Child Nutrition Basics


Updated September 15, 2008

Experts often warn about eating at fast food restaurants too often.

Getting extra fat and calories from French fries, milk shakes, and kids' meals, is likely one of the reasons for the current childhood obesity epidemic.

But even those parents who avoid going to fast food restaurants too often typically overlook the fact that their kids eat too much fast food at home, including frozen pizza, hot dogs, french fries, fruit juice, and soda.

Fast Food at Home

Ideally, a good home cooked meal would be healthy, being low in fat, low in salt, low in calories, and high in fiber. Unfortunately, just because your kids eat at home doesn't mean that they are eating something healthy, especially if they are mostly eating pre-made, processed foods.

This doesn't include home delivery of fast food or meals that you pick up from fast food restaurants on the way home.

Classic fast food that parents often make at home can include:

  • Macaroni and Cheese
  • Chicken fingers
  • Frozen pizza
  • Canned pasta, which can be high in fat and sodium
  • Kids' frozen dinners
  • Chicken pot pie
  • Deep fried foods
  • Corn dogs
  • Regular, full-fat salad dressing and mayonnaise
  • Pre-made lunches, which are often high in fat and sodium
  • Sugary breakfast cereal

Healthy Food at Home

Eating healthy food at home doesn't have to mean spending several hours preparing and cooking meals.
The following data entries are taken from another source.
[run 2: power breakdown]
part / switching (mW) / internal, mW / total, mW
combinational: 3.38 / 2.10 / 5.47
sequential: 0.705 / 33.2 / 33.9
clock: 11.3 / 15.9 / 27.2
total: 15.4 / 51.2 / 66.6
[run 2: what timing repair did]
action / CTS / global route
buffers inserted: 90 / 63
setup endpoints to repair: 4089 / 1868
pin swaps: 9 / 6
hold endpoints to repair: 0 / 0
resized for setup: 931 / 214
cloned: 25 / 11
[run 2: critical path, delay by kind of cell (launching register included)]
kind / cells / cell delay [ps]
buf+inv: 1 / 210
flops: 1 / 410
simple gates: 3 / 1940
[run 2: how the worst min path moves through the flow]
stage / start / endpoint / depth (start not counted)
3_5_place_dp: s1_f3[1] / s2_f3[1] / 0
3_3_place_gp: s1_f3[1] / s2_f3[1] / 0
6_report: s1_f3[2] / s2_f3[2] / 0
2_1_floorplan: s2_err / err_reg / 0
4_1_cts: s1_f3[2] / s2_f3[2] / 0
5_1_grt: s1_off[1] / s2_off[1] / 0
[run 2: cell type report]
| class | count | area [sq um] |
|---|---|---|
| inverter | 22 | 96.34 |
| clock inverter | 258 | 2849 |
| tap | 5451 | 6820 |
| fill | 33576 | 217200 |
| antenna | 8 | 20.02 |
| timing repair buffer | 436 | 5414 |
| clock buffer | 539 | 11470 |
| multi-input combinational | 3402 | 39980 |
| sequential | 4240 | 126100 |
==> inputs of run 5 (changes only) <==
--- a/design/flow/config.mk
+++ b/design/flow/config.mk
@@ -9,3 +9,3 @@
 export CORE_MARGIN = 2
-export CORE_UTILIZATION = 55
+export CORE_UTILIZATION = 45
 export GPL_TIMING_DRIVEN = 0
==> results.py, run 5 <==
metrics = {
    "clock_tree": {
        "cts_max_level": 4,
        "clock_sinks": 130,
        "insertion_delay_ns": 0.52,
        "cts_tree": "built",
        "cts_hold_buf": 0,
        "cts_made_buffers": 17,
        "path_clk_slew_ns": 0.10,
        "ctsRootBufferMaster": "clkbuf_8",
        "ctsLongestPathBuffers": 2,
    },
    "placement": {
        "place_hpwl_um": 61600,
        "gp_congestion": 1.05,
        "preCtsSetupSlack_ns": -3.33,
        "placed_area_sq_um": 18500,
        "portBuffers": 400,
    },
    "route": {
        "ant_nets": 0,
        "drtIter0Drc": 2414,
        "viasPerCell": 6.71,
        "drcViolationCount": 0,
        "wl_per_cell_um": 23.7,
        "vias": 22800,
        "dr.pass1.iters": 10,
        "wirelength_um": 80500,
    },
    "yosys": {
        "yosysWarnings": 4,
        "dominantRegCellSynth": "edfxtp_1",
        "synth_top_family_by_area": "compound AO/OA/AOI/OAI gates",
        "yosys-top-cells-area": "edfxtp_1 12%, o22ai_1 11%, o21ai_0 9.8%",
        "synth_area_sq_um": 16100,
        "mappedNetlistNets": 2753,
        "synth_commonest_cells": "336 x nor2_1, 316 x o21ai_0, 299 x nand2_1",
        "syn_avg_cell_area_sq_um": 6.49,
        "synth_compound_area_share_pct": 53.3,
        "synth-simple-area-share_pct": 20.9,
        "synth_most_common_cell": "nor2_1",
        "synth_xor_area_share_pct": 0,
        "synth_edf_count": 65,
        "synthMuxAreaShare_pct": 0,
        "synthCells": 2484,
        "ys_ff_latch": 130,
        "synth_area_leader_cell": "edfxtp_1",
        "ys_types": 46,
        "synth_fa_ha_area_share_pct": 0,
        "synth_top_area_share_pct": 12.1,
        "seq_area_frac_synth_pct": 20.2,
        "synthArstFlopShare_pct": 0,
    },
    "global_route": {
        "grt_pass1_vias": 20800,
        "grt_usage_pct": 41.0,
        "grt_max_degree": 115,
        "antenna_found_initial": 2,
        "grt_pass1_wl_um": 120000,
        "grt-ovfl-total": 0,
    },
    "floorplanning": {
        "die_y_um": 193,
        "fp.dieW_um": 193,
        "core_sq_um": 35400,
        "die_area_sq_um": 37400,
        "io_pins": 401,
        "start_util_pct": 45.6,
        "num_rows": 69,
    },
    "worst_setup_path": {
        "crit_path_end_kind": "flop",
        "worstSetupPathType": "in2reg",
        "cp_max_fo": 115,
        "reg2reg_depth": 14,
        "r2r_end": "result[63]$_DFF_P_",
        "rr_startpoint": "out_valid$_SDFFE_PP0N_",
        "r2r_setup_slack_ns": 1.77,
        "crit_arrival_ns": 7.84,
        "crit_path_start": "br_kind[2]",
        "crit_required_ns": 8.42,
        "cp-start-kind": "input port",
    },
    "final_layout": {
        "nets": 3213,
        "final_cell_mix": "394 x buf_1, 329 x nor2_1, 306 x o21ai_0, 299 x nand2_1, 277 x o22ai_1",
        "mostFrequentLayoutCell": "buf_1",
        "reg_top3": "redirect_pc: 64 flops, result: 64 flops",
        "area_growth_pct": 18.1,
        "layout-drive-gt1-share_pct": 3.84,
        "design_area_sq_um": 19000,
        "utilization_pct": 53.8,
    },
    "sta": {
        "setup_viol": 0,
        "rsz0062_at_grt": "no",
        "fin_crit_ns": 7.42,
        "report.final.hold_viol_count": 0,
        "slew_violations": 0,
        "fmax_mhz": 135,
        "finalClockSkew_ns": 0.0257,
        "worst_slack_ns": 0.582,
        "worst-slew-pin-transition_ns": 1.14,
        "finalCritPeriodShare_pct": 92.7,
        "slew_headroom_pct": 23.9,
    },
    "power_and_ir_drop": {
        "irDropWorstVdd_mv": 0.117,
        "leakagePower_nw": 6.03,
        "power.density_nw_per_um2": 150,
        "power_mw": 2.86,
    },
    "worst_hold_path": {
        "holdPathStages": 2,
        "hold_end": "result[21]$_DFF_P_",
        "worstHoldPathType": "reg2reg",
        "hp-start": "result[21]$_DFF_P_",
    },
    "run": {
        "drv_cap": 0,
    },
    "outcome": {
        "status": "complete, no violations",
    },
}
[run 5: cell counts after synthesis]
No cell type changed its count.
Background: an optimization exercise with open tools, aiming at small area, a short achievable clock period and few clock cycles per item. Do not read the settings as production practice.
At most, simulation tests tie the RTL to the original design; equivalence was not proved.
No activity file was given, so power comes from the tool's default toggle rates. No driver is modelled on the clock port, so clocking that relies on it looks cheaper here than on a real chip.

== lane 2 ==
==> module sync_fifo, before the edit <==
module sync_fifo #(
  parameter int DATA_W = 19,
  parameter int DEPTH  = 16
) (
  input  logic              bus_clk,
  input  logic              rst_n,
  input  logic [DATA_W-1:0] in_data,
  input  logic              in_valid,
  input  logic [3:0]        pend_ch,
  input  logic              in_next,
  output logic              stall_next,
  output logic [DATA_W-1:0] out_data,
  output logic [3:0]        out_channel,
  output logic              out_last,
  output logic              out_valid,
  input  logic              out_ready,
  output logic              overflow
);
  localparam int WIDTH = DATA_W + 4;
  localparam int PW = $clog2(DEPTH);
  localparam int CW = $clog2(DEPTH + 1);
  logic [DATA_W-1:0] pend;
  logic              pend_v;
  logic [WIDTH-1:0]  pend_word;
  logic [WIDTH-1:0] ring [DEPTH];
  logic [CW-1:0] n;
  logic [PW-1:0] twait;
  logic [PW-1:0] hwait;
  logic n_zero;
  logic full;
  logic at_tail;
  logic hold;
  logic ring_wr;
  logic lose;
  logic pend_v_d;
  logic overflow_d;
  logic [WIDTH-1:0] head_d;
  assign pend_word = {pend_ch, pend};
  assign n_zero  = (n == '0);
  assign full    = out_valid ? (n == CW'(DEPTH - 1)) : (n == CW'(DEPTH));
  assign at_tail = n_zero || (twait == '0);
  assign lose    = pend_v && full;
  assign hold    = pend_v && !full && !at_tail;
  assign ring_wr = pend_v && at_tail && (n != CW'(DEPTH));
  assign pend_v_d   = hold ? pend_v : in_valid;
  assign overflow_d = overflow || lose;
  assign head_d = ring_wr ? pend_word : ring[DEPTH-1];
  logic          load_c      [2];
  logic          out_valid_c [2];
  logic [CW-1:0] n_c         [2];
  logic [PW-1:0] twait_c     [2];
  logic [PW-1:0] hwait_c     [2];
  logic          stall_c     [2];
  for (genvar r = 0; r < 2; r++) begin : g_ready
    logic head_free;
    logic from_ring;
    logic from_pend;
    logic ring_push;
    logic full_d;
    assign head_free = !out_valid || (r == 1);
    assign from_ring = head_free && !n_zero && (hwait == '0);
    assign from_pend = head_free && n_zero && pend_v;
    assign ring_push = pend_v && !full && !from_pend && at_tail;
    assign load_c[r]      = from_ring || from_pend;
    assign out_valid_c[r] = from_ring || from_pend || (out_valid && (r == 0));
    assign n_c[r]         = ring_push ? (from_ring ? n : n + 1'b1)
                                      : (from_ring ? n - 1'b1 : n);
    assign twait_c[r]     = ring_push ? '0 : twait - 1'b1;
    assign hwait_c[r]     = (ring_push && n_zero) ? PW'(DEPTH - 1) :
                            from_ring             ? '0 : hwait - 1'b1;
    assign full_d     = out_valid_c[r] ? (n_c[r] == CW'(DEPTH - 1))
                                       : (n_c[r] == CW'(DEPTH));
    assign stall_c[r] = (pend_v_d && full_d) || (overflow_d && (in_next || pend_v_d));
  end
  assign stall_next = out_ready ? stall_c[1] : stall_c[0];
  always_ff @(posedge bus_clk) begin
    if (!hold) begin
      pend <= in_data;
    end
  end
  always_ff @(posedge bus_clk) begin
    for (int i = 1; i < DEPTH; i++) begin
      ring[i] <= ring[i-1];
    end
    ring[0] <= head_d;
  end
  always_ff @(posedge bus_clk or negedge rst_n) begin
    if (!rst_n) begin
      out_data    <= '0;
      out_channel <= '0;
      out_last    <= 1'b0;
    end else if (out_ready ? load_c[1] : load_c[0]) begin
      out_data    <= head_d[DATA_W-1:0];
      out_channel <= head_d[WIDTH-1:DATA_W];
      out_last    <= (head_d[WIDTH-1:DATA_W] == 4'hf);
    end
  end
  always_ff @(posedge bus_clk or negedge rst_n) begin
    if (!rst_n) begin
      pend_v    <= 1'b0;
      n         <= '0;
      twait     <= '0;
      hwait     <= '0;
      out_valid <= 1'b0;
      overflow  <= 1'b0;
    end else begin
      pend_v    <= pend_v_d;
      n         <= out_ready ? n_c[1] : n_c[0];
      twait     <= out_ready ? twait_c[1] : twait_c[0];
      hwait     <= out_ready ? hwait_c[1] : hwait_c[0];
      out_valid <= out_ready ? out_valid_c[1] : out_valid_c[0];
      overflow  <= overflow_d;
    end
  end
endmodule
From an optimization exercise on the open Yosys and OpenROAD flow, aimed at a short achievable clock period and few clock cycles; shortcuts taken in it are not production practice. RTL that was checked went through simulation tests only; none was proved equivalent to the original.

## run Z
// axi_qspi_controller
module axi_qspi_controller
(
  input  logic       s_axi_aclk,
  input  logic       s_axi_aresetn,
  input  logic       s_axi_awvalid_i,
  input  axi_lite_pkg::addr_t      s_axi_awaddr_i,
  output logic       s_axi_awready_o,
  input  logic       s_axi_wvalid_i,
  input  axi_lite_pkg::data_t      s_axi_wdata_i,
  input  axi_lite_pkg::strb_t      s_axi_wstrb_i,
  output logic       s_axi_wready_o,
  output logic       s_axi_bvalid_o,
  output axi_lite_pkg::resp_t      s_axi_bresp_o,
  input  logic       s_axi_bready_i,
  input  logic       s_axi_arvalid_i,
  input  axi_lite_pkg::addr_t      s_axi_araddr_i,
  output logic       s_axi_arready_o,
  output logic       s_axi_rvalid_o,
  output axi_lite_pkg::data_t      s_axi_rdata_o,
  output axi_lite_pkg::resp_t      s_axi_rresp_o,
  input  logic       s_axi_rready_i,
  output logic       spi_clk_o,
  output logic [1:0] spi_csn_o,
  output logic       spi_sdo_o,
  input  logic       spi_sdi_i
);
  localparam logic [2:0] SEG_HDR = 3'd0;   
  localparam logic [2:0] SEG_DUM = 3'd1;   
  localparam logic [2:0] SEG_DAT = 3'd2;   
  localparam logic [2:0] SEG_XD  = 3'd3;   
  localparam logic [2:0] SEG_END = 3'd4;   
  logic [7:0]  clkdiv;
  logic        cpol;
  logic [7:0]  cmd;
  logic [23:0] addr;
  logic [5:0]  len;
  logic        aen;
  logic [3:0]  dummy;
  logic        wcmd;
  logic [31:0] txdata;
  logic        cs_def;
  logic [31:0] cs_a0, cs_m0, cs_a1, cs_m1;
  logic        cmd_pend;       
  logic        fr_open;        
  logic        fr_xip;         
  logic        st_cs;          
  logic [2:0]  seg;
  logic [5:0]  bl;             
  logic        last;           
  logic        ph;             
  logic [7:0]  wcnt;           
  logic        allow;          
  logic [31:0] tx;
  logic [31:0] rx;
  logic [23:0] sh_a;           
  logic        want;           
  logic        rd_out;         
  logic [23:0] ar_q;
  logic [7:0]  g0_q;           
  logic [7:0]  g1_q;           
  logic [5:0]  ge_q;           
  logic        win_q;          
  logic        ok_q;           
  logic        dec;            
  logic        cs_q;           
  logic        hs_q;           
  logic        pend_new;       
  logic        rv_go;          
  logic [31:0] rd_h;           
  ...
make LEC_CHECK=0 CAP_MARGIN=20 CORE_MARGIN=2 CORE_UTILIZATION=40 SETUP_SLACK_MARGIN=2.85 SLEW_MARGIN=20 finish   # period 5.0 ns
run.sh (not shown) runs the stock make flow with config.mk's settings and CLKGATE_MAP_FILE= SYNTH_SCRIPT=/design/flow/synth_recipe.tcl, a recipe that flattens the netlist after the stock synthesis.
### run Z -> run Y
--- a/flow/design.v
+++ b/flow/design.v
@@ -138,36 +138,38 @@
   logic [7:0]  ge_w;
   assign ge_w = grp_eq({8'h0, s_axi_araddr_i[23:0]}, 32'h00FF_FFFF, {8'h0, sh_a});
   logic        d_cs;
   logic        d_on;
   logic        d_hit;
   logic        d_miss;
   logic [31:0] d_val;
   assign d_cs   = (&g0_q) ? 1'b0 : (&g1_q) ? 1'b1 : cs_def;
   assign d_on   = fr_open & fr_xip & (st_cs == d_cs) & (&ge_q);
   assign d_hit  = dec & win_q & d_on;
   assign d_miss = dec & win_q & ~d_on;
-  logic [11:0] rsel_q;
   always_comb begin
-    d_val = ({32{rsel_q[0]}}  & {23'h0, cpol, clkdiv}) |
-            ({32{rsel_q[1]}}  & {24'h0, cmd}) |
-            ({32{rsel_q[2]}}  & {8'h0, addr}) |
-            ({32{rsel_q[3]}}  & {15'h0, wcmd, dummy, 3'h0, aen, 2'h0, len}) |
-            ({32{rsel_q[4]}}  & txdata) |
-            ({32{rsel_q[5]}}  & rx) |
-            ({32{rsel_q[6]}}  & {31'h0, busy}) |
-            ({32{rsel_q[7]}}  & {31'h0, cs_def}) |
-            ({32{rsel_q[8]}}  & cs_a0) |
-            ({32{rsel_q[9]}}  & cs_m0) |
-            ({32{rsel_q[10]}} & cs_a1) |
-            ({32{rsel_q[11]}} & cs_m1);
+    case (ar_q[5:2])
+      4'd0:    d_val = {23'h0, cpol, clkdiv};
+      4'd1:    d_val = {24'h0, cmd};
+      4'd2:    d_val = {8'h0, addr};
+      4'd3:    d_val = {15'h0, wcmd, dummy, 3'h0, aen, 2'h0, len};
+      4'd4:    d_val = txdata;
+      4'd5:    d_val = rx;
+      4'd6:    d_val = {31'h0, busy};
+      4'd7:    d_val = {31'h0, cs_def};
+      4'd8:    d_val = cs_a0;
+      4'd9:    d_val = cs_m0;
+      4'd10:   d_val = cs_a1;
+      4'd11:   d_val = cs_m1;
+      default: d_val = '0;
+    endcase
   end
   logic close_st;
   logic close_now;
   logic xd_last;
   logic xhold;
   logic step;
   logic lead_clk;
   logic trail;
   logic deliver;
   logic rx_en;
   logic [31:0] word;
@@ -183,25 +185,22 @@
   assign rx_en     = ph & allow & ((seg == SEG_XD && !last) || (seg == SEG_DAT && !wcmd));
   assign wr_go = s_axi_awvalid_i & s_axi_wvalid_i & ~wr_busy & ~fr_open & ~cmd_pend & ~pend_new;
   always_ff @(posedge s_axi_aclk) begin
     if (!rd_out) begin
       ar_q <= s_axi_araddr_i[23:0];
       g0_q <= grp_eq(s_axi_araddr_i, cs_m0, cs_a0);
       g1_q <= grp_eq(s_axi_araddr_i, cs_m1, cs_a1);
       ge_q <= ge_w[5:0];
     end
     if (dec) begin
       cs_q <= d_cs;
-      for (int i = 0; i < 12; i++) begin
-        rsel_q[i] <= ok_q && (ar_q[5:2] == 4'(i));
-      end
     end
     if (!wr_busy) begin
       for (int i = 0; i < 12; i++) begin
         wq_sel[i] <= (s_axi_awaddr_i[11:2] == 10'(i));
       end
       wq_ok <= mapped(s_axi_awaddr_i);
       wq_d  <= s_axi_wdata_i;
       wq_s  <= s_axi_wstrb_i;
     end
     if (!fr_open) begin
       if (cmd_pend) begin
@@ -215,26 +214,26 @@
         spi_sdo_o <= tx[31];
         tx        <= {tx[30:0], 1'b0};
       end
       if (ph && allow && last && seg[2:1] == 2'b00) begin
         tx <= txdata;
       end
       if (deliver) begin
         sh_a <= sh_a + 24'd4;
       end
     end
     if (rv_go || deliver) begin
-      rd_h <= rv_go ? d_val : bswap(word);
+      rd_h <= rv_go ? (ok_q ? d_val : 32'h0) : bswap(word);
     end
     if (rv_go) begin
-      s_axi_rdata_o <= d_val;
+      s_axi_rdata_o <= ok_q ? d_val : 32'h0;
     end else if (deliver) begin
       s_axi_rdata_o <= bswap(word);
     end else begin
       s_axi_rdata_o <= rd_h;
     end
   end
   always_ff @(posedge s_axi_aclk or negedge s_axi_aresetn) begin
     if (!s_axi_aresetn) begin
       clkdiv   <= 8'd4;
       cpol     <= 1'b0;
       cmd      <= '0;
@@ -323,29 +322,26 @@
         end
       end
       dec   <= s_axi_arvalid_i & ~rd_out;
       hs_q  <= d_hit;
       rv_go <= dec & ~win_q;
       if (!rd_out) begin
         win_q <= (s_axi_araddr_i[31:12] != 20'h0);
         ok_q  <= mapped(s_axi_araddr_i);
       end
       if (s_axi_arvalid_i && !rd_out) begin
         rd_out <= 1'b1;
+        ar_n   <= 1'b1;
       end else if (s_axi_rvalid_o && s_axi_rready_i) begin
         rd_out <= 1'b0;
-      end
-      if (s_axi_arvalid_i && !ar_n) begin
-        ar_n <= 1'b1;
-      end else if (s_axi_rvalid_o && s_axi_rready_i) begin
-        ar_n <= 1'b0;
+        ar_n   <= 1'b0;
       end
       if (s_axi_rvalid_o && s_axi_rready_i) begin
         s_axi_rvalid_o <= 1'b0;
       end
       if (rv_go) begin
         s_axi_rvalid_o <= 1'b1;
         s_axi_rresp_o  <= ok_q ? axi_lite_pkg::RESP_OKAY : axi_lite_pkg::RESP_SLVERR;
       end
       if (deliver) begin
         s_axi_rvalid_o <= 1'b1;
         s_axi_rresp_o  <= axi_lite_pkg::RESP_OKAY;
- Run Y ran to completion and came out clean on the timing, design-rule and antenna checks.
- When the final numbers for run Z and run Y were put side by side, the sequential cell count turned out to be greater in run Z.
- Post-route cell area, run Y vs run Z: up by a few percent
- Global-route wire length before repair on run Y is behind run Z.
- Compared with run Z, in run Y total setup buffers inserted after CTS picked up an extra 7.7%; routability congestion estimate picked up an extra 2.9%; area occupied by multi-input gates picked up an extra 3.7%; portion of the clock cycle consumed by the worst path in the final layout picked up an extra 2.3 points; number of vias in the routed layout picked up an extra 359.
Function was not checked in any run of this note: the RTL went through the layout flow alone.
That is likely a relief for parents who are looking for healthy alternatives for fast food at home, but still need quick and easy meals.

First, look for healthy recipes that are quick and easy to make. Many crockpot recipes are also fast and easy to prepare.

Next, make plans for your family to eat together as often as possible, make meal times enjoyable, and:

  • don't push your kids to clean their plate

  • turn off the television during meal times

  • serve vegetables with most meals, even if your child doesn't always eat them

  • cook foods by baking, grilling, or roasting as often as possible, instead of frying them

  • serve milk during meals instead of juice drinks, fruit juice, or soda

  • prepare and serve whole foods as often as possible instead of processed and packaged kids' meals that are often high in fat, calories, and sodium, and low in fiber

  • in addition to occasional treats, offer healthy snacks in between meals and for dessert

  • serve more whole grains instead of refined grains, such as white bread, white rice, and flour tortillas, etc.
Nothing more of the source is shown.